Figure 5. FTIP1 is required for FT protein transport.

(A) Confocal analysis of FT:GFP protein distribution in the apical region of 11-d-old SUC2:FT:GFP seedlings in different genetic backgrounds. Bar, 20 µm. (B) Analysis of FT:9myc distribution in CC-SE complexes in the first rosette leaves of 15-d-old SUC2:FT:9myc and SUC2:FT:9myc ftip1-1 seedlings by immunogold electron microscopy using anti-myc antibody. The upper left panels show the representative CC-SE complexes, while higher magnification views of CCs or SEs are shown in the upper middle or right panels, respectively.
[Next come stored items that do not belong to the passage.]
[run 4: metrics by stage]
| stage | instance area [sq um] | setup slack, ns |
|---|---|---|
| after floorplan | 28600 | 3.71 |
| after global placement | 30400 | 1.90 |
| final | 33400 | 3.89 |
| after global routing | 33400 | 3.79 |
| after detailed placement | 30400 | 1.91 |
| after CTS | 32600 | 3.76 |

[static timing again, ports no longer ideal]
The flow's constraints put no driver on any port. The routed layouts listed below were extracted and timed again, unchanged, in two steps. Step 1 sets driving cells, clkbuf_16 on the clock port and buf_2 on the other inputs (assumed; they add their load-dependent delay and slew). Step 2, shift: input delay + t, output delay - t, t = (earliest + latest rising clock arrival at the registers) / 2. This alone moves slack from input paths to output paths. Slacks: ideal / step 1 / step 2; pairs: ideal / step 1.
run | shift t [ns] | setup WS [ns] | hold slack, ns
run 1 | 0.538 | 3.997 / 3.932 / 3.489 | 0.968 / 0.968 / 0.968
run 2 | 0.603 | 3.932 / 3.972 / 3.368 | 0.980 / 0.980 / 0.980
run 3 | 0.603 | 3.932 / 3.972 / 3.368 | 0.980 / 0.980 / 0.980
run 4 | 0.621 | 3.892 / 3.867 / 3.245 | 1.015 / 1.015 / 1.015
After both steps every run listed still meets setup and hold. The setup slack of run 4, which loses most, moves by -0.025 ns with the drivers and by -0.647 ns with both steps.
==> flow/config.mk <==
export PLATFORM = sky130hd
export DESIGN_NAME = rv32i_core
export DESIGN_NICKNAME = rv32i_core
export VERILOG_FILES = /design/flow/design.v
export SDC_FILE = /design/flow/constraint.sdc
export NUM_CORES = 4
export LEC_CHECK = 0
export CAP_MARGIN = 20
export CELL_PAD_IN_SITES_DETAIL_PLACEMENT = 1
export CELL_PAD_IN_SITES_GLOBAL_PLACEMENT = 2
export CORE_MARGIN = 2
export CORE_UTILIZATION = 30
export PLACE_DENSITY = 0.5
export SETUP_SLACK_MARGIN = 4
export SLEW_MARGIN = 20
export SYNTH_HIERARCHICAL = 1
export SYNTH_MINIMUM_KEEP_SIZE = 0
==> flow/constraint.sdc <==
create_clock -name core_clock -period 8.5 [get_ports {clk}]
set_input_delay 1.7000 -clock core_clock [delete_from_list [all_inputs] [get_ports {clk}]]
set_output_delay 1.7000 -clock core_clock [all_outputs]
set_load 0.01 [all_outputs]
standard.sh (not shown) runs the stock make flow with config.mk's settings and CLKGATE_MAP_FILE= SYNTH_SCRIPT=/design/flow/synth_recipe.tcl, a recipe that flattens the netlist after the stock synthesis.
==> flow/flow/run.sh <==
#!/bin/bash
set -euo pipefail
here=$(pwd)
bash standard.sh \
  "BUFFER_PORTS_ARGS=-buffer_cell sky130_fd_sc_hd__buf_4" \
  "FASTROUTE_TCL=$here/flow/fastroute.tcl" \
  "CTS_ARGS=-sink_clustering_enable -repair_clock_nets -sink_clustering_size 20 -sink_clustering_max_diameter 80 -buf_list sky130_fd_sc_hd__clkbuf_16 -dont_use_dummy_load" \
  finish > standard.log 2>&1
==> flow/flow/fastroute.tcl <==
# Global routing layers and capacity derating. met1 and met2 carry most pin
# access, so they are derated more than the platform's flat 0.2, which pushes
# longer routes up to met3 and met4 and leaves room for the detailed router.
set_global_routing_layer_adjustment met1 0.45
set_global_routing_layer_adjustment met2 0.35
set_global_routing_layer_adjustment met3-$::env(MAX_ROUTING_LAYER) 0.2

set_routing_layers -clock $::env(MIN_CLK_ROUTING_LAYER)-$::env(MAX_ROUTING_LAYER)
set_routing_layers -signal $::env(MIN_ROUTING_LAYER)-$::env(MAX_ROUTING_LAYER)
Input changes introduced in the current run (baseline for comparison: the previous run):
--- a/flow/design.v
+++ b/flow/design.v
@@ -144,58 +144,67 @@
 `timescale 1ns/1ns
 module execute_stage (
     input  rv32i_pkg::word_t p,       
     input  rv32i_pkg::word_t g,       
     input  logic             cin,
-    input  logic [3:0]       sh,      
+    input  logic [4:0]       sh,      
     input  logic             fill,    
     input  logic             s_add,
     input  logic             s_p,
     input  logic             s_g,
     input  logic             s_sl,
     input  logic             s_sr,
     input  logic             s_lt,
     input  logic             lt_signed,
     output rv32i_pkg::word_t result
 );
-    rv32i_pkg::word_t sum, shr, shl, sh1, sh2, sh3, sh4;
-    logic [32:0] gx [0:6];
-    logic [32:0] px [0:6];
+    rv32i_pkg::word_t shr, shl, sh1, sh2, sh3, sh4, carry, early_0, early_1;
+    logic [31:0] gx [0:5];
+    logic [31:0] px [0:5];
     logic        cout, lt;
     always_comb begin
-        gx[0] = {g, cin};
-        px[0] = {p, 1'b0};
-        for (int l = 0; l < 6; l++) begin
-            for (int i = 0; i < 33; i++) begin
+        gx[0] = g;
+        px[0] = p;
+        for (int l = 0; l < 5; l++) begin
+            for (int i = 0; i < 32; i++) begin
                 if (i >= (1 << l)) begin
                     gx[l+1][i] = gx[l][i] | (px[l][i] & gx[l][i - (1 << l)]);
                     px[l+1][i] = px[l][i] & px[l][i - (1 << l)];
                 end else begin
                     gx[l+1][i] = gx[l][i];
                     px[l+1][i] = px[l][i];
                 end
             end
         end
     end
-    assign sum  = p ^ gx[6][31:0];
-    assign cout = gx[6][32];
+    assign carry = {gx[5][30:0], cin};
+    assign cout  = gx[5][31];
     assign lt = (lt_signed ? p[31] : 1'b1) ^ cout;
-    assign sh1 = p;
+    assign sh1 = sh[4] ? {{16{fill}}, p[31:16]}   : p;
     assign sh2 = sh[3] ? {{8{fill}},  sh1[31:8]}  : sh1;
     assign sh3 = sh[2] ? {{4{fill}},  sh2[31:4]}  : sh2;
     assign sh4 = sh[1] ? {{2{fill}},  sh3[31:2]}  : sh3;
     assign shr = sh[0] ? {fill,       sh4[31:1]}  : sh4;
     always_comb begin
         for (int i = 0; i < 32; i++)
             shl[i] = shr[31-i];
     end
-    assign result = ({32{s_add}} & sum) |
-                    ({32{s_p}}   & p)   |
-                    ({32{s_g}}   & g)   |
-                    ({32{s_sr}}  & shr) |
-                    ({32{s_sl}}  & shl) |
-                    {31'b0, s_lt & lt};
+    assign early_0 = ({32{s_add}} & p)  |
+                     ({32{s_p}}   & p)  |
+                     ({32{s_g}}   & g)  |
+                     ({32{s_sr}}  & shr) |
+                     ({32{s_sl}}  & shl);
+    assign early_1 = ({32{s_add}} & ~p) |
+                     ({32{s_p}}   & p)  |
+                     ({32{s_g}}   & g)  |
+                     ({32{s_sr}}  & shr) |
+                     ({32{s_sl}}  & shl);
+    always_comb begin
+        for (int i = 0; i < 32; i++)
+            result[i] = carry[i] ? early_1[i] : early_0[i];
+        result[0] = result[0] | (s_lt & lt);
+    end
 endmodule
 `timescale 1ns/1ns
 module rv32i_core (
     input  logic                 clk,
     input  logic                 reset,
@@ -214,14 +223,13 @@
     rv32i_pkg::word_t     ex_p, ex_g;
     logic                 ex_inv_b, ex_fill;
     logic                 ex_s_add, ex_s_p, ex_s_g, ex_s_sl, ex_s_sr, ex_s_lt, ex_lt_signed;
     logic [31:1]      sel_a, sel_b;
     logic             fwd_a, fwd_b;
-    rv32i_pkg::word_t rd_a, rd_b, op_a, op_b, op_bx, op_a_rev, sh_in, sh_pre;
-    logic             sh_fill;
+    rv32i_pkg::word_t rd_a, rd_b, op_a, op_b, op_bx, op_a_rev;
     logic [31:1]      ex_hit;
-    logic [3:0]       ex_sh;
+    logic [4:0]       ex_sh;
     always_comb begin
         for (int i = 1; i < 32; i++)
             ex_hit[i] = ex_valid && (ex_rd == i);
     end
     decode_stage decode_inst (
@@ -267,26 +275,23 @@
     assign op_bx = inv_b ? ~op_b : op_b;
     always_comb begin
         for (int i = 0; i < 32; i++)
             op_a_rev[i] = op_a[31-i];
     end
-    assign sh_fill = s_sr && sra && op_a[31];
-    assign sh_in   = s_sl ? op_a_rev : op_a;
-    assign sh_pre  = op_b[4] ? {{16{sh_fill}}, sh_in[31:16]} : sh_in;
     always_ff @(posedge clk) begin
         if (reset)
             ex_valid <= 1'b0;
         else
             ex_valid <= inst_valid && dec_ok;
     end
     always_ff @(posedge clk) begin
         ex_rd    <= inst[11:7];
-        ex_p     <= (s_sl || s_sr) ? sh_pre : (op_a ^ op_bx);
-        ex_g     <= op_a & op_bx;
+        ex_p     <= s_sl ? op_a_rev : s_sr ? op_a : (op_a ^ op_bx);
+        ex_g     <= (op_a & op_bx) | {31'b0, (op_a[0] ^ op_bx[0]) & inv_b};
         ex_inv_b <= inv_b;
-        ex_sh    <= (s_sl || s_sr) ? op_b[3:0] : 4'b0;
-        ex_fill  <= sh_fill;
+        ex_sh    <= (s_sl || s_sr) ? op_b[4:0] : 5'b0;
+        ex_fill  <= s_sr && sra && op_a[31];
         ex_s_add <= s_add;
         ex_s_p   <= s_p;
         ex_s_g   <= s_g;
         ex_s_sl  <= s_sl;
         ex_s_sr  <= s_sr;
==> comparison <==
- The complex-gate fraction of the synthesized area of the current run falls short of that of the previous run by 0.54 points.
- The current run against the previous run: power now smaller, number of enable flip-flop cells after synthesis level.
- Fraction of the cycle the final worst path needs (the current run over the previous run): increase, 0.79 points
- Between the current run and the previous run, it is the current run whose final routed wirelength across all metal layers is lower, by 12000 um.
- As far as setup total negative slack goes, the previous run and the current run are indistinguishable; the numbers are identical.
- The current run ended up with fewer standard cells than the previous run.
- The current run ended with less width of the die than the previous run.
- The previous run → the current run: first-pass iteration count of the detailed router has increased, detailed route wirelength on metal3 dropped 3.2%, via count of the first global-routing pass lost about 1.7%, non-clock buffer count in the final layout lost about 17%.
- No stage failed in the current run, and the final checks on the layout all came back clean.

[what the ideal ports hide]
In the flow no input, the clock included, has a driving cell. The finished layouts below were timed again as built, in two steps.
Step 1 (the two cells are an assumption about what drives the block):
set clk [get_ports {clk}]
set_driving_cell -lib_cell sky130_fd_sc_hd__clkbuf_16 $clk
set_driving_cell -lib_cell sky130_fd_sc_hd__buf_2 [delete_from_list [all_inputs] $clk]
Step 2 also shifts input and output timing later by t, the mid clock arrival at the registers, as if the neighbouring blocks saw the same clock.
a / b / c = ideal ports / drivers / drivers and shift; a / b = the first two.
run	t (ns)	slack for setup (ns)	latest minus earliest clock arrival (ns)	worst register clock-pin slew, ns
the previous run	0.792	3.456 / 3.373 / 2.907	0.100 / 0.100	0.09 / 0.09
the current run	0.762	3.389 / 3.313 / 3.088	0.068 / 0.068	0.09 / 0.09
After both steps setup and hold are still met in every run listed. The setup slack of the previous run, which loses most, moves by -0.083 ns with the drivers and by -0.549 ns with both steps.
From an optimization exercise on the open Yosys and OpenROAD flow, aimed at small area, a short achievable clock period and few clock cycles per item; shortcuts taken in it are not production practice. At most, simulation tests tie the RTL to the original design; equivalence was not proved. For runs 3 to 6, only the layout was checked, not whether the RTL still works. No activity file was given, so power comes from the tool's default toggle rates.

## flow/design.v

```verilog
package spq_pkg;
    localparam int CAPACITY   = 16;
    localparam int DATA_W     = 32;
    localparam logic       REQ_INSERT = 1'b0;
    localparam logic       REQ_REMOVE = 1'b1;
    localparam logic [1:0] STAT_DONE  = 2'd0;
    localparam logic [1:0] STAT_FULL  = 2'd1;
    localparam logic [1:0] STAT_EMPTY = 2'd2;
endpackage
import spq_pkg::*;
module spq_ctrl (
    input  logic i_clk,
    input  logic i_rst_n,
    input  logic i_in_valid,
    output logic o_in_stall,
    input  logic i_out_stall,
    output logic o_out_valid,
    output logic o_a_load,      
    output logic o_a_from_b,    
    output logic o_b_load,      
    output logic o_s2_load,     
    output logic o_s2_valid,    
    output logic o_commit       
);
    logic r_va, r_vb, r_v2, r_ov;
    logic accept, commit, mv2;
    assign commit = r_v2 && (!r_ov || !i_out_stall);
    assign mv2    = r_va && (!r_v2 || commit);
    assign accept = i_in_valid && !r_vb;
    always_ff @(posedge i_clk) begin
        if (!i_rst_n) begin
            r_va <= 1'b0;
            r_vb <= 1'b0;
            r_v2 <= 1'b0;
            r_ov <= 1'b0;
        end else begin
            if (mv2 || !r_va) begin
                r_va <= r_vb || accept;
                r_vb <= 1'b0;
            end else begin
                r_vb <= r_vb || accept;
            end
            if (!r_v2 || commit) begin
                r_v2 <= r_va;
            end
            if (commit) begin
                r_ov <= 1'b1;
            end else if (!i_out_stall) begin
                r_ov <= 1'b0;
            end
        end
    end
    assign o_in_stall  = r_vb;
    assign o_out_valid = r_ov;
    assign o_a_load    = mv2 || !r_va;
    assign o_a_from_b  = r_vb;
    assign o_b_load    = !r_vb;
    assign o_s2_load   = !r_v2 || commit;
    assign o_s2_valid  = r_v2;
    assign o_commit    = commit;
endmodule
import spq_pkg::*;
module spq_datapath (
    input  logic                        i_clk,
    input  logic                        i_rst_n,
    input  logic                        i_req_type,
    input  logic signed [DATA_W-1:0]    i_value,
    input  logic                        i_a_load,
    input  logic                        i_a_from_b,
    input  logic                        i_b_load,
    input  logic                        i_s2_load,
    input  logic                        i_s2_valid,
    input  logic                        i_commit,
    output logic [1:0]                  o_status,
    output logic signed [DATA_W-1:0]    o_removed_value,
    output logic signed [DATA_W-1:0]    o_head_value,
    output logic                        o_head_valid,
    output logic [4:0]                  o_entry_count,
    output logic                        o_is_full,
    output logic                        o_is_empty
);
    logic                     r_ta, r_tb, r_t2;
    logic signed [DATA_W-1:0] r_xa, r_xb, r_x2;
    logic [CAPACITY-1:0]      r_av2;     
    logic                     r_b2;      
    logic                     r_fwd2;    
    logic [CAPACITY-1:0]      r_pg;      
    logic                     r_pins;    
    logic                     r_prem;    
    logic signed [DATA_W-1:0] r_entry [CAPACITY];
    logic [CAPACITY-1:0]      r_val;     
    logic [1:0]               r_status;
    logic signed [DATA_W-1:0] r_removed;
    logic [4:0]               r_count;
    logic                     full, nonempty, ins_ok, rem_ok;
    logic [CAPACITY-1:0]      av;
    logic                     b;
    logic [CAPACITY-1:0]      g;
    logic [CAPACITY-1:0]      n_val;
    function automatic logic ge_s(input logic [DATA_W-1:0] a, input logic [DATA_W-1:0] b);
        logic [DATA_W-1:0] gt, eq;
        logic [DATA_W-1:0] ua, ub;
        ua = {~a[DATA_W-1], a[DATA_W-2:0]};
        ub = {~b[DATA_W-1], b[DATA_W-2:0]};
        gt = ua & ~ub;
        eq = ~(ua ^ ub);
        for (int w = DATA_W / 2; w >= 1; w = w / 2) begin
            for (int j = 0; j < w; j++) begin
                gt[j] = gt[2*j+1] | (eq[2*j+1] & gt[2*j]);
                eq[j] = eq[2*j+1] & eq[2*j];
            end
        end
        ge_s = gt[0] | eq[0];
    endfunction
    function automatic logic [4:0] therm_count(input logic [CAPACITY-1:0] v);
        therm_count[4] = v[15];
        therm_count[3] = v[7] & ~v[15];
        therm_count[2] = (v[3] & ~v[7]) | (v[11] & ~v[15]);
        therm_count[1] = (v[1] & ~v[3]) | (v[5] & ~v[7]) | (v[9] & ~v[11]) | (v[13] & ~v[15]);
        therm_count[0] = (v[0] & ~v[1]) | (v[2] & ~v[3]) | (v[4] & ~v[5]) | (v[6] & ~v[7])
                       | (v[8] & ~v[9]) | (v[10] & ~v[11]) | (v[12] & ~v[13]) | (v[14] & ~v[15]);
    endfunction
    assign full     = r_val[CAPACITY-1];
    assign nonempty = r_val[0];
    assign ins_ok   = i_s2_valid && (r_t2 == REQ_INSERT) && !full;
    assign rem_ok   = i_s2_valid && (r_t2 == REQ_REMOVE) && nonempty;
    always_ff @(posedge i_clk) begin
        if (i_b_load) begin
            r_tb <= i_req_type;
            r_xb <= i_value;
        end
        if (i_a_load) begin
            r_ta <= i_a_from_b ? r_tb : i_req_type;
            r_xa <= i_a_from_b ? r_xb : i_value;
        end
    end
    always_comb begin
        for (int k = 0; k < CAPACITY; k++) begin
            av[k] = r_val[k] && ge_s(r_entry[k], r_xa);
        end
    end
    always_ff @(posedge i_clk) begin
        if (i_s2_load) begin
            r_t2   <= r_ta;
            r_x2   <= r_xa;
            r_av2  <= av;
            r_b2   <= ge_s(r_x2, r_xa);
            r_fwd2 <= i_commit;
        end
    end
    always_comb begin
        for (int k = 0; k < CAPACITY; k++) begin
            if (r_fwd2 && r_pins) begin
                if (r_pg[k]) begin
                    g[k] = r_av2[k];
                end else if (k == 0) begin
                    g[k] = r_b2;
                end else if (r_pg[(k == 0) ? 0 : k - 1]) begin
                    g[k] = r_b2;
                end else begin
                    g[k] = r_av2[(k == 0) ? 0 : k - 1];
                end
            end else if (r_fwd2 && r_prem) begin
                g[k] = (k == CAPACITY - 1) ? 1'b0 : r_av2[(k == CAPACITY - 1) ? k : k + 1];
            end else begin
                g[k] = r_av2[k];
            end
        end
    end
    always_comb begin
        n_val = r_val;
        if (ins_ok) begin
            n_val = {r_val[CAPACITY-2:0], 1'b1};
        end else if (rem_ok) begin
            n_val = {1'b0, r_val[CAPACITY-1:1]};
        end
    end
    always_ff @(posedge i_clk) begin
        if (!i_rst_n) begin
            r_entry[0] <= '0;
        end else if (i_commit) begin
            if (ins_ok) begin
                if (!g[0]) begin
                    r_entry[0] <= r_x2;
                end
            end else if (rem_ok) begin
                r_entry[0] <= r_val[1] ? r_entry[1] : '0;
            end
        end
    end
    always_ff @(posedge i_clk) begin
        if (i_commit) begin
            for (int k = 1; k < CAPACITY; k++) begin
                if (ins_ok) begin
                    if (g[k]) begin
                        r_entry[k] <= r_entry[k];
                    end else if (g[k - 1]) begin
                        r_entry[k] <= r_x2;
                    end else begin
                        r_entry[k] <= r_entry[k - 1];
                    end
                end else if (rem_ok && k < CAPACITY - 1) begin
                    r_entry[k] <= r_entry[(k == CAPACITY - 1) ? k : k + 1];
                end
            end
            r_status  <= (r_t2 == REQ_INSERT) ? (full ? STAT_FULL : STAT_DONE)
                                              : (nonempty ? STAT_DONE : STAT_EMPTY);
            r_removed <= (r_t2 == REQ_REMOVE) ? r_entry[0] : '0;
            r_pg      <= g;
            r_pins    <= ins_ok;
            r_prem    <= rem_ok;
        end
    end
    always_ff @(posedge i_clk) begin
        if (!i_rst_n) begin
            r_val   <= '0;
            r_count <= '0;
        end else if (i_commit) begin
            r_val   <= n_val;
            r_count <= therm_count(n_val);
        end
    end
    assign o_status        = r_status;
    assign o_removed_value = r_removed;
    assign o_head_valid    = r_val[0];
    assign o_head_value    = r_entry[0];
    assign o_is_full       = r_val[CAPACITY-1];
    assign o_is_empty      = !r_val[0];
    assign o_entry_count   = r_count;
endmodule
import spq_pkg::*;
module sorted_priority_queue_unit (
    input  logic               i_clk,
    input  logic               i_rst_n,
    input  logic               i_in_valid,
    output logic               o_in_stall,
    input  logic               i_req_type,
    input  logic signed [31:0] i_value,
    output logic               o_out_valid,
    input  logic               i_out_stall,
    output logic [1:0]         o_status,
    output logic signed [31:0] o_removed_value,
    output logic signed [31:0] o_head_value,
    output logic               o_head_valid,
    output logic [4:0]         o_entry_count,
    output logic               o_is_full,
    output logic               o_is_empty
);
    logic a_load, a_from_b, b_load, s2_load, s2_valid, commit;
    spq_ctrl u_ctrl (
        .i_clk       (i_clk),
        .i_rst_n     (i_rst_n),
        .i_in_valid  (i_in_valid),
        .o_in_stall  (o_in_stall),
        .i_out_stall (i_out_stall),
        .o_out_valid (o_out_valid),
        .o_a_load    (a_load),
        .o_a_from_b  (a_from_b),
        .o_b_load    (b_load),
        .o_s2_load   (s2_load),
        .o_s2_valid  (s2_valid),
        .o_commit    (commit)
    );
    spq_datapath u_datapath (
        .i_clk           (i_clk),
        .i_rst_n         (i_rst_n),
        .i_req_type      (i_req_type),
        .i_value         (i_value),
        .i_a_load        (a_load),
        .i_a_from_b      (a_from_b),
        .i_b_load        (b_load),
        .i_s2_load       (s2_load),
        .i_s2_valid      (s2_valid),
        .i_commit        (commit),
        .o_status        (o_status),
        .o_removed_value (o_removed_value),
        .o_head_value    (o_head_value),
        .o_head_valid    (o_head_valid),
        .o_entry_count   (o_entry_count),
        .o_is_full       (o_is_full),
        .o_is_empty      (o_is_empty)
    );
endmodule
```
Arrowheads indicate the locations of gold particles. The lower left panel shows the quantification of FT:9myc immunogold signals in CCs and SEs of SUC2:FT:9myc (WT background) or SUC2:FT:9myc ftip1-1 (ftip1-1 background). The data are presented as the mean number of gold particles per µm² plus or minus standard deviation. Statistical analysis was performed using a two-tailed unpaired Student's t test. The results are considered statistically significant at p<0.05. The lower right panel shows the frequency histogram of appearance of FT:9myc immunogold signals in CCs and SEs in all examined sections of SUC2:FT:9myc or SUC2:FT:9myc ftip1-1. Asterisks indicate that in all sections examined, the frequency we observed CCs without gold particles is zero. Bars: upper left panels, 2 µm; upper middle and right panels, 0.5 µm. (C) Confocal analysis of FT:GFP protein distribution in the primary vein of the first rosette leaves from 11-d-old SUC2:FT:GFP seedlings in different genetic backgrounds. The dotted lines indicate the approximate boarder between xylem and phloem. GFP, GFP fluorescence; BF, bright field image; Merge, merge of GFP and BF; CC, companion cell; SE, sieve element; Ph, phloem; Xy, xylem; XP, xylem parenchyma; XV, xylem vessel. Bar, 20 µm.